(WORK REQUEST) Within the entries below, find the portion that opens with the line containing "start_util = 0.360" and closes with the line containing "ir_drop_mv = 0.102". Retype that portion exactly and only.

(THE INPUT)
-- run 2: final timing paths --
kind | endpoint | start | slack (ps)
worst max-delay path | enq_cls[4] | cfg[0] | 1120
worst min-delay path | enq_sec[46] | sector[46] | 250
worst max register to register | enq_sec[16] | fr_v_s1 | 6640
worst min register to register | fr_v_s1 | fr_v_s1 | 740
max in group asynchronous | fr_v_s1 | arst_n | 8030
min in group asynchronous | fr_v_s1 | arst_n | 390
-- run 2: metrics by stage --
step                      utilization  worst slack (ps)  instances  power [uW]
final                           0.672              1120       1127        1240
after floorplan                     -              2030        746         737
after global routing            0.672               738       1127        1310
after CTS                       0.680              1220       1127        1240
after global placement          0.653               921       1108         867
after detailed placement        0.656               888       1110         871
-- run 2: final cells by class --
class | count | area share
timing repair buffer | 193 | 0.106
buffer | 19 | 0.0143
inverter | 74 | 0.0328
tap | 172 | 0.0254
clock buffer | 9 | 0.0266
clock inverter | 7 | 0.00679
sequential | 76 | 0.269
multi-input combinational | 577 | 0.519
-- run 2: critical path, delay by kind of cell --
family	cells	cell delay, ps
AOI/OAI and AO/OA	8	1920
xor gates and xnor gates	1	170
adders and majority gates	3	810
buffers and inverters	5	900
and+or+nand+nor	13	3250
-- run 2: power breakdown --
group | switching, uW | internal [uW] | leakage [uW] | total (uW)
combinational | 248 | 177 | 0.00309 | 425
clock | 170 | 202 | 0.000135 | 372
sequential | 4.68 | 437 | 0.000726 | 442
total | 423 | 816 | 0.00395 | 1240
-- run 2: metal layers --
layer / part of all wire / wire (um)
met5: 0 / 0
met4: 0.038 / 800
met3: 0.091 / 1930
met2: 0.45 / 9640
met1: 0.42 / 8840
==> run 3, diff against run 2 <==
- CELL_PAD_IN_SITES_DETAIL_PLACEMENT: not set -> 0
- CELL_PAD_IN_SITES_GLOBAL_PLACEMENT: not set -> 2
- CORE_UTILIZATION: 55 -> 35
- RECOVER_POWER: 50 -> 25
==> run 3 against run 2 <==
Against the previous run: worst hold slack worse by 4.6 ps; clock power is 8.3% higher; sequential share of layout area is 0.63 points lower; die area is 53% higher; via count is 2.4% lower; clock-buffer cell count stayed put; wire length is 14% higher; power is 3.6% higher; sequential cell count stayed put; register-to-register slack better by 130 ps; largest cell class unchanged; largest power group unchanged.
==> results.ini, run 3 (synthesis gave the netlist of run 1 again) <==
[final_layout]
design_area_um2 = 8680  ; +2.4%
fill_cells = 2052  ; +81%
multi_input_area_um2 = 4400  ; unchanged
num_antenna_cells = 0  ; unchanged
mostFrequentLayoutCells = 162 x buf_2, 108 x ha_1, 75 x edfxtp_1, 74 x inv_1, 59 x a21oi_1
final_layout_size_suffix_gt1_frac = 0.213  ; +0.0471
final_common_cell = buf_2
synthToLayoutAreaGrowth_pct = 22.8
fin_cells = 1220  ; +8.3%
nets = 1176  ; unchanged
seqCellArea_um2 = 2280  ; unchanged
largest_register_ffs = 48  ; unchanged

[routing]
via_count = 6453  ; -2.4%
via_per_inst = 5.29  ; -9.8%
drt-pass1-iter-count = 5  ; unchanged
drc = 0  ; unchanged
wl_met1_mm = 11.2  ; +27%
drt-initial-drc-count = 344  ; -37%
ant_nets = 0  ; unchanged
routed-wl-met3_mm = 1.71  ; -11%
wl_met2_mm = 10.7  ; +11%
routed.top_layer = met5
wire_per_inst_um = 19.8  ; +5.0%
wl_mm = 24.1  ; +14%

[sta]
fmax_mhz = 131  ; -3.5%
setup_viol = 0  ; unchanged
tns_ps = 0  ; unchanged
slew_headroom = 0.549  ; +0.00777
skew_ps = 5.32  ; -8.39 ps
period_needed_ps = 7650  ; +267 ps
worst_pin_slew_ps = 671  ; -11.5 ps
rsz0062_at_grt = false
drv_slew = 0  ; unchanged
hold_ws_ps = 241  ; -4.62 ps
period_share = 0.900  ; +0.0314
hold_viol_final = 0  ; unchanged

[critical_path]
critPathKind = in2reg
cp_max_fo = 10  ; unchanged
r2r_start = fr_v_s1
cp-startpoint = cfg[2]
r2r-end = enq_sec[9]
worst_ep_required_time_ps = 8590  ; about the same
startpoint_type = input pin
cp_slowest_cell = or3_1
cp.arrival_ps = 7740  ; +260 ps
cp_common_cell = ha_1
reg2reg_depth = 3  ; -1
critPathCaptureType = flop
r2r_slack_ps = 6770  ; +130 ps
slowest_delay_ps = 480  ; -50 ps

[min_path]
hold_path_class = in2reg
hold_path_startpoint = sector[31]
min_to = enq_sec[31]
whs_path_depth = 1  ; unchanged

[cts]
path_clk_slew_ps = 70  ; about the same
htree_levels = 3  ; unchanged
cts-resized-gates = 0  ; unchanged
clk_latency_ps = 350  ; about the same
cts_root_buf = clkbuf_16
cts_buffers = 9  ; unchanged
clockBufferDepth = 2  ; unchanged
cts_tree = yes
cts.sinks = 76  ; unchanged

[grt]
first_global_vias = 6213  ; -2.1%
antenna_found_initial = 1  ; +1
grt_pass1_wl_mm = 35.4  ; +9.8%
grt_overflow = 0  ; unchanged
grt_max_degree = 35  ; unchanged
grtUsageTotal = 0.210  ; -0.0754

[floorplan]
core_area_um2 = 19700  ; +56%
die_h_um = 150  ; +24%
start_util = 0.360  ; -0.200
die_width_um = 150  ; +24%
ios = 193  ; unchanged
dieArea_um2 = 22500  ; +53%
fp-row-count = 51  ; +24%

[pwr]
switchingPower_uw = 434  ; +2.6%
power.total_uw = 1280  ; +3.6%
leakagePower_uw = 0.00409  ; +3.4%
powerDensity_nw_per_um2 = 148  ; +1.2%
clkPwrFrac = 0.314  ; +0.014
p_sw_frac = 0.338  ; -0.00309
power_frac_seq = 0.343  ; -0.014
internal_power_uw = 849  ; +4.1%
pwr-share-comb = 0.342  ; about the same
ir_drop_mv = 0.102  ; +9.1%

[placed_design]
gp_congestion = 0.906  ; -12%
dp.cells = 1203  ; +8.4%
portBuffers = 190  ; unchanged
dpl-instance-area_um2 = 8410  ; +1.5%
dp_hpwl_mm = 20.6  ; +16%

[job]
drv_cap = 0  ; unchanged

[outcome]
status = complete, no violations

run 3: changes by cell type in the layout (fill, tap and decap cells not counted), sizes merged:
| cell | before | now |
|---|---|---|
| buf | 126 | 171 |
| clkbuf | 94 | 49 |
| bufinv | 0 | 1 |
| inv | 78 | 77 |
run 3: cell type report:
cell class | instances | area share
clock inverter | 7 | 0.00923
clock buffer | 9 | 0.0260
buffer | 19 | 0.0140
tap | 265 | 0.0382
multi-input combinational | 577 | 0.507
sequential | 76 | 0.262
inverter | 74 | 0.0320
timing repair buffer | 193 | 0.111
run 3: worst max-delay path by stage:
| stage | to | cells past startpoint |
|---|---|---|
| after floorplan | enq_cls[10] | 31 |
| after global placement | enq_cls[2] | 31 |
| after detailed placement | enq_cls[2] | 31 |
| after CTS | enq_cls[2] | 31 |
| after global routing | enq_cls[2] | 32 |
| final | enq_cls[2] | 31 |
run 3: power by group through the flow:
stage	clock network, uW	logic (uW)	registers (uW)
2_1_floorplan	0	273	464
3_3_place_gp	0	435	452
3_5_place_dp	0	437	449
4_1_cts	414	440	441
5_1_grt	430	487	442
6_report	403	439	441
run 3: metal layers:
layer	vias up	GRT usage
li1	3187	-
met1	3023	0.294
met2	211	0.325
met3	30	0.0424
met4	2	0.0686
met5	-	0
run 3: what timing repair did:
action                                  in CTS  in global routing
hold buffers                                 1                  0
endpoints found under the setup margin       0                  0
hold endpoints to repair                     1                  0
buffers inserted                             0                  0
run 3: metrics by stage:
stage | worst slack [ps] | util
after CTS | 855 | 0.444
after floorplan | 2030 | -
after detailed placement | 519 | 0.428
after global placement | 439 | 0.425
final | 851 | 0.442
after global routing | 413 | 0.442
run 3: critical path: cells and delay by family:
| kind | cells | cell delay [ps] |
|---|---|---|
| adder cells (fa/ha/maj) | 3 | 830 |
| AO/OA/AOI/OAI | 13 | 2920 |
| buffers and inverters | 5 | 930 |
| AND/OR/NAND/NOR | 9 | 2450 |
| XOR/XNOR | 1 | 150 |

(ANSWER SECTION)
start_util = 0.360  ; -0.200
die_width_um = 150  ; +24%
ios = 193  ; unchanged
dieArea_um2 = 22500  ; +53%
fp-row-count = 51  ; +24%

[pwr]
switchingPower_uw = 434  ; +2.6%
power.total_uw = 1280  ; +3.6%
leakagePower_uw = 0.00409  ; +3.4%
powerDensity_nw_per_um2 = 148  ; +1.2%
clkPwrFrac = 0.314  ; +0.014
p_sw_frac = 0.338  ; -0.00309
power_frac_seq = 0.343  ; -0.014
internal_power_uw = 849  ; +4.1%
pwr-share-comb = 0.342  ; about the same
ir_drop_mv = 0.102  ; +9.1%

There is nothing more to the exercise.